● **YOUR INSTRUCTIONS**: Instruction for the entries that follow: retype exactly the lines from the line with "export DESIGN_NICKNAME = tpuv1" to the line with "- final area is about the same", both included, and omit all others.

● **INPUT DATA**:
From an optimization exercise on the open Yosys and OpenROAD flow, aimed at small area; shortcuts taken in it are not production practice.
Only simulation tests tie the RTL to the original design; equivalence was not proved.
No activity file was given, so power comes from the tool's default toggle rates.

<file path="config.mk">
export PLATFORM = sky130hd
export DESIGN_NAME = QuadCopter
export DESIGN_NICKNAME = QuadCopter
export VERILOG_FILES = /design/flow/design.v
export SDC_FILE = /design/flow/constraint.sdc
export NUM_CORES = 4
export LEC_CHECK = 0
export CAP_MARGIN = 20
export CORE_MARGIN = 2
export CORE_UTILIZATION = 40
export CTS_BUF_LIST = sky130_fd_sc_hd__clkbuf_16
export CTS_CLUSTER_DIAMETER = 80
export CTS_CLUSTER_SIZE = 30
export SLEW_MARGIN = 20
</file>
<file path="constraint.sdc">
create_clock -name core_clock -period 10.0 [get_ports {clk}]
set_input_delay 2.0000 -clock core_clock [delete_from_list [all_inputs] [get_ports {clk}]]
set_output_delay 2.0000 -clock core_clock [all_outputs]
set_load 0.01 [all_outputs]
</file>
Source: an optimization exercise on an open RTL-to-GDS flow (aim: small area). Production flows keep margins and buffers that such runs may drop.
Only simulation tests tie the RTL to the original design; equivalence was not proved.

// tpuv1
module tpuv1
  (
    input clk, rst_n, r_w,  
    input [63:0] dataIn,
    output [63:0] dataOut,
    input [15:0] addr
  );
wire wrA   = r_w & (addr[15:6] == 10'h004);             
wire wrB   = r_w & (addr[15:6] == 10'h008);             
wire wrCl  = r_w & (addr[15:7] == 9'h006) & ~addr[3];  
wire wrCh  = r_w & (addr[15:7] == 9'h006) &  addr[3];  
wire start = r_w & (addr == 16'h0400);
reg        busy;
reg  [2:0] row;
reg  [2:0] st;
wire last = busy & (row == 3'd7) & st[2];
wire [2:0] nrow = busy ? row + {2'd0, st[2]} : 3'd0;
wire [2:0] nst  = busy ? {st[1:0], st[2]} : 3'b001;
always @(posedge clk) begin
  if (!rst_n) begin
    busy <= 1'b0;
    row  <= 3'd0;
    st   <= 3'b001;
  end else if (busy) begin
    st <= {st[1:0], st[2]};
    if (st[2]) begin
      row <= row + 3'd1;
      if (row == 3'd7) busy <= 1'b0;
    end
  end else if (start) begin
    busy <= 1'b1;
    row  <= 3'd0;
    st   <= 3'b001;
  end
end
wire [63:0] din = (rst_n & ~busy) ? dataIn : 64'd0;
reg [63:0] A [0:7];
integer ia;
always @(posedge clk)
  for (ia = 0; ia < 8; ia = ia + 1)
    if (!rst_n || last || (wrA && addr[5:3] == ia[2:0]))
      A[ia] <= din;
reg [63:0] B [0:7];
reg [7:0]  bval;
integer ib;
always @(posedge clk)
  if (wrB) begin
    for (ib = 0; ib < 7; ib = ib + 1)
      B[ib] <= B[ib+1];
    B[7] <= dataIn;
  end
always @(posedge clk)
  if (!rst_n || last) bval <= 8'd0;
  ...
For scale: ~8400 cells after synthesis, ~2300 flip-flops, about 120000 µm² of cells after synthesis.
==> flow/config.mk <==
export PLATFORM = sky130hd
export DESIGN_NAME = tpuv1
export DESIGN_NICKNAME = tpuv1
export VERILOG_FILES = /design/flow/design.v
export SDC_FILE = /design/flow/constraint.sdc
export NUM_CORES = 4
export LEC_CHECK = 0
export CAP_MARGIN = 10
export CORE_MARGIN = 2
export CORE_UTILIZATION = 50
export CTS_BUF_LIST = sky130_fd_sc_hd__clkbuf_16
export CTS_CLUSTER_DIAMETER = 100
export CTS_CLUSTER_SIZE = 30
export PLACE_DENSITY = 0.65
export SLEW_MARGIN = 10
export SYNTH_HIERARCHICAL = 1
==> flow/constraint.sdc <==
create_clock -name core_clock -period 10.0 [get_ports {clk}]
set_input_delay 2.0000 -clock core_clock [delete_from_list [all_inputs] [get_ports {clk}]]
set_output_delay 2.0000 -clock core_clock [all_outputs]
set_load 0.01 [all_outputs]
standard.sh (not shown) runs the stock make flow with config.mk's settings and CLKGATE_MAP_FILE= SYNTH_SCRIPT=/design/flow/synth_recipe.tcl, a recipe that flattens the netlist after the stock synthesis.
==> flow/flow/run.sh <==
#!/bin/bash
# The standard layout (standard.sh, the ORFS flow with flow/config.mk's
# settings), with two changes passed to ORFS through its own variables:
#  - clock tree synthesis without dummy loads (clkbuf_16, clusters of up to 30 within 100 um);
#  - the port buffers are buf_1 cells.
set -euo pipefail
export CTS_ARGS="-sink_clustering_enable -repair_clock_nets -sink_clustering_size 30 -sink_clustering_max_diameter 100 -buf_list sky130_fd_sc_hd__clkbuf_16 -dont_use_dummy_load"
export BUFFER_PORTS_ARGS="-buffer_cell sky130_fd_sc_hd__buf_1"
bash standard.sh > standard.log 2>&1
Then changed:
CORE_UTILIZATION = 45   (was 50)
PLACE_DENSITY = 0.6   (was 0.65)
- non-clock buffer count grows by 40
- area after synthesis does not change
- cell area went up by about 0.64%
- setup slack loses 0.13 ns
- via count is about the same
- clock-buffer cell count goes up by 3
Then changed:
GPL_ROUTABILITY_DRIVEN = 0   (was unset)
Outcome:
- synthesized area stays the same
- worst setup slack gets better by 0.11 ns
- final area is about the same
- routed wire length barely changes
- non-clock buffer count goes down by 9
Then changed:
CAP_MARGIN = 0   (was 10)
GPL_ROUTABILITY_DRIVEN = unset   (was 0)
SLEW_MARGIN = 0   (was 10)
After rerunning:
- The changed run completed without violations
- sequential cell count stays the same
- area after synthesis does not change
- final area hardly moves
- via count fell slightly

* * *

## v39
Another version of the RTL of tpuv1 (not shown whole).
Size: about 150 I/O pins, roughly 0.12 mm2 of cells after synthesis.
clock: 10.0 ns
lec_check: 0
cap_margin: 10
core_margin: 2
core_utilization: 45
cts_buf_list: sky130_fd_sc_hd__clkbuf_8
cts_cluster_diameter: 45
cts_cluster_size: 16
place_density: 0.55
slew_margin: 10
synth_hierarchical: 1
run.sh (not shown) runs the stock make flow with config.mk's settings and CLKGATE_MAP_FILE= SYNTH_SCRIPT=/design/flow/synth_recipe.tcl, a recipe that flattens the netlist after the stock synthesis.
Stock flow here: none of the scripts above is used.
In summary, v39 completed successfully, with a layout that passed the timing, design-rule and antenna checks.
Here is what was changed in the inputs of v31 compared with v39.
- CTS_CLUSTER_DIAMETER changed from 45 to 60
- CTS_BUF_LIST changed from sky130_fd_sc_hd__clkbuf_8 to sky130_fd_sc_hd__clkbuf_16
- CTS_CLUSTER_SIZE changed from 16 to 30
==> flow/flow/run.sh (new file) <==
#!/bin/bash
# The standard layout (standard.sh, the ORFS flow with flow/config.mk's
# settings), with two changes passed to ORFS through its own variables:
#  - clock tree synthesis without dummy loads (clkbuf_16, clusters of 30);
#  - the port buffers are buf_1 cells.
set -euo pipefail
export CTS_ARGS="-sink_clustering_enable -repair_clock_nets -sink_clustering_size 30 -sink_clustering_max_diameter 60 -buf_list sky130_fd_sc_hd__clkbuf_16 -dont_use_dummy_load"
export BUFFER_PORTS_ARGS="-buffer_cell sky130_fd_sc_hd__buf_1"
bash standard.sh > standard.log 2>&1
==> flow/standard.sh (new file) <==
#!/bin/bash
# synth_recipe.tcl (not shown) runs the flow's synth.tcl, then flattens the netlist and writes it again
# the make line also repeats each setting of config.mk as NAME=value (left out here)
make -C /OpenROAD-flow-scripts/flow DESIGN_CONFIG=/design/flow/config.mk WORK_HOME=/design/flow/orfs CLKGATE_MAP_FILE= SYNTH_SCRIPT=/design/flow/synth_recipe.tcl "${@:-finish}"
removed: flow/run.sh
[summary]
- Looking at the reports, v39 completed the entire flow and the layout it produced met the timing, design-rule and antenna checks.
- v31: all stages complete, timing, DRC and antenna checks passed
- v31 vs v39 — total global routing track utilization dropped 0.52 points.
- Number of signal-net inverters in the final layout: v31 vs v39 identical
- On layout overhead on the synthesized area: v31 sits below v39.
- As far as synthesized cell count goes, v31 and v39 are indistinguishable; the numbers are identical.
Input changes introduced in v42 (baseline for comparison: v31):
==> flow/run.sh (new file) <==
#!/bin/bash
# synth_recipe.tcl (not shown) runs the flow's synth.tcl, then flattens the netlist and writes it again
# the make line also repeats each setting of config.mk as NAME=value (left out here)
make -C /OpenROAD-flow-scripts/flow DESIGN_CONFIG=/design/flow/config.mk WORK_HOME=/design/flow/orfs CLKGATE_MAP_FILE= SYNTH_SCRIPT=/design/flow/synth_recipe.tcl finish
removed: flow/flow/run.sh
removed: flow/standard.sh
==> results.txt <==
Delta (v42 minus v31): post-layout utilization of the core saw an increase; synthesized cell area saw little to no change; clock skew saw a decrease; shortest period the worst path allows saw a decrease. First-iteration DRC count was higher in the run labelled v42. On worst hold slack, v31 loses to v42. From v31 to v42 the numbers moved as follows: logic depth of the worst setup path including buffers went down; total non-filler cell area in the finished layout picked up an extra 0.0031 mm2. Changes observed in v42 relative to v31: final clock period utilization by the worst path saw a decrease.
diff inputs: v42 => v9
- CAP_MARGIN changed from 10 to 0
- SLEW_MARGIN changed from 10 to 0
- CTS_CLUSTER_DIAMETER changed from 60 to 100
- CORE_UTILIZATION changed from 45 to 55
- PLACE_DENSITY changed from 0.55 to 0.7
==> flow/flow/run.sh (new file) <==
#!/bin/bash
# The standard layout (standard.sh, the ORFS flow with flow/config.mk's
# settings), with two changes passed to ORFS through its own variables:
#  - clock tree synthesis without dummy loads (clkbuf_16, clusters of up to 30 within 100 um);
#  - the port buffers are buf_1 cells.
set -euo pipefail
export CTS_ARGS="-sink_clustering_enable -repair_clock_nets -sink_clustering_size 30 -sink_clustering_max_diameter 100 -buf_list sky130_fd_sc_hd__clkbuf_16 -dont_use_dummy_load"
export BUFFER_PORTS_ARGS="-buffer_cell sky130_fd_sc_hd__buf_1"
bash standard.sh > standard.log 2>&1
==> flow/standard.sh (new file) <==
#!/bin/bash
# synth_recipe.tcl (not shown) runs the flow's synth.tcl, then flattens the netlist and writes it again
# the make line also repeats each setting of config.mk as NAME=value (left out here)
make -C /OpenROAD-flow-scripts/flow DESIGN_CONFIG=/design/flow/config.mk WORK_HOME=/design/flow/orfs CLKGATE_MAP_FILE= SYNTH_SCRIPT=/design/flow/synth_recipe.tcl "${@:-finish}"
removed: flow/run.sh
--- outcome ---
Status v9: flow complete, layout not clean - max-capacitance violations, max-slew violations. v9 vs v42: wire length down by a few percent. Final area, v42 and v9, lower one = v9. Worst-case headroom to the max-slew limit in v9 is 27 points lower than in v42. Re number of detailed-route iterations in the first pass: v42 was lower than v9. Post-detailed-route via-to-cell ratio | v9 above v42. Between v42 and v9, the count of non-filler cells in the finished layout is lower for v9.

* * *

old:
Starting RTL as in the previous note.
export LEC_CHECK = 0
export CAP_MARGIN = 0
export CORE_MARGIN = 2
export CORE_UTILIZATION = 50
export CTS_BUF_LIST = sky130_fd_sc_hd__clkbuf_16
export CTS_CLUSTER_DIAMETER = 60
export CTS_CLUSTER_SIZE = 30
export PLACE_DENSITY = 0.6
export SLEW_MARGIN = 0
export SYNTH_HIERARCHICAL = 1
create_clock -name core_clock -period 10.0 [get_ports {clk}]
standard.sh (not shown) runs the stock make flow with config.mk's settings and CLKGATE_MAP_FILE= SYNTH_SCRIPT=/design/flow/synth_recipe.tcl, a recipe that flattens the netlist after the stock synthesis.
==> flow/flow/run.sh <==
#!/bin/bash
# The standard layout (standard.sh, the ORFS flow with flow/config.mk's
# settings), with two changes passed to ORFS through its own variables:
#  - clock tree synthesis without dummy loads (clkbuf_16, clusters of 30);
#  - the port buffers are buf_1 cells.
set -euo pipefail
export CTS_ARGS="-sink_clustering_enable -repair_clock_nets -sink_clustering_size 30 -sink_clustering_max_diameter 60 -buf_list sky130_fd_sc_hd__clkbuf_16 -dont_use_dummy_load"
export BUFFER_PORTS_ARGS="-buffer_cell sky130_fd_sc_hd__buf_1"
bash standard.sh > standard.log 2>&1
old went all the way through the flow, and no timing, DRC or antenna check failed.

● **THE COMPLETED TASK**:
export DESIGN_NICKNAME = tpuv1
export VERILOG_FILES = /design/flow/design.v
export SDC_FILE = /design/flow/constraint.sdc
export NUM_CORES = 4
export LEC_CHECK = 0
export CAP_MARGIN = 10
export CORE_MARGIN = 2
export CORE_UTILIZATION = 50
export CTS_BUF_LIST = sky130_fd_sc_hd__clkbuf_16
export CTS_CLUSTER_DIAMETER = 100
export CTS_CLUSTER_SIZE = 30
export PLACE_DENSITY = 0.65
export SLEW_MARGIN = 10
export SYNTH_HIERARCHICAL = 1
==> flow/constraint.sdc <==
create_clock -name core_clock -period 10.0 [get_ports {clk}]
set_input_delay 2.0000 -clock core_clock [delete_from_list [all_inputs] [get_ports {clk}]]
set_output_delay 2.0000 -clock core_clock [all_outputs]
set_load 0.01 [all_outputs]
standard.sh (not shown) runs the stock make flow with config.mk's settings and CLKGATE_MAP_FILE= SYNTH_SCRIPT=/design/flow/synth_recipe.tcl, a recipe that flattens the netlist after the stock synthesis.
==> flow/flow/run.sh <==
#!/bin/bash
# The standard layout (standard.sh, the ORFS flow with flow/config.mk's
# settings), with two changes passed to ORFS through its own variables:
#  - clock tree synthesis without dummy loads (clkbuf_16, clusters of up to 30 within 100 um);
#  - the port buffers are buf_1 cells.
set -euo pipefail
export CTS_ARGS="-sink_clustering_enable -repair_clock_nets -sink_clustering_size 30 -sink_clustering_max_diameter 100 -buf_list sky130_fd_sc_hd__clkbuf_16 -dont_use_dummy_load"
export BUFFER_PORTS_ARGS="-buffer_cell sky130_fd_sc_hd__buf_1"
bash standard.sh > standard.log 2>&1
Then changed:
CORE_UTILIZATION = 45   (was 50)
PLACE_DENSITY = 0.6   (was 0.65)
- non-clock buffer count grows by 40
- area after synthesis does not change
- cell area went up by about 0.64%
- setup slack loses 0.13 ns
- via count is about the same
- clock-buffer cell count goes up by 3
Then changed:
GPL_ROUTABILITY_DRIVEN = 0   (was unset)
Outcome:
- synthesized area stays the same
- worst setup slack gets better by 0.11 ns
- final area is about the same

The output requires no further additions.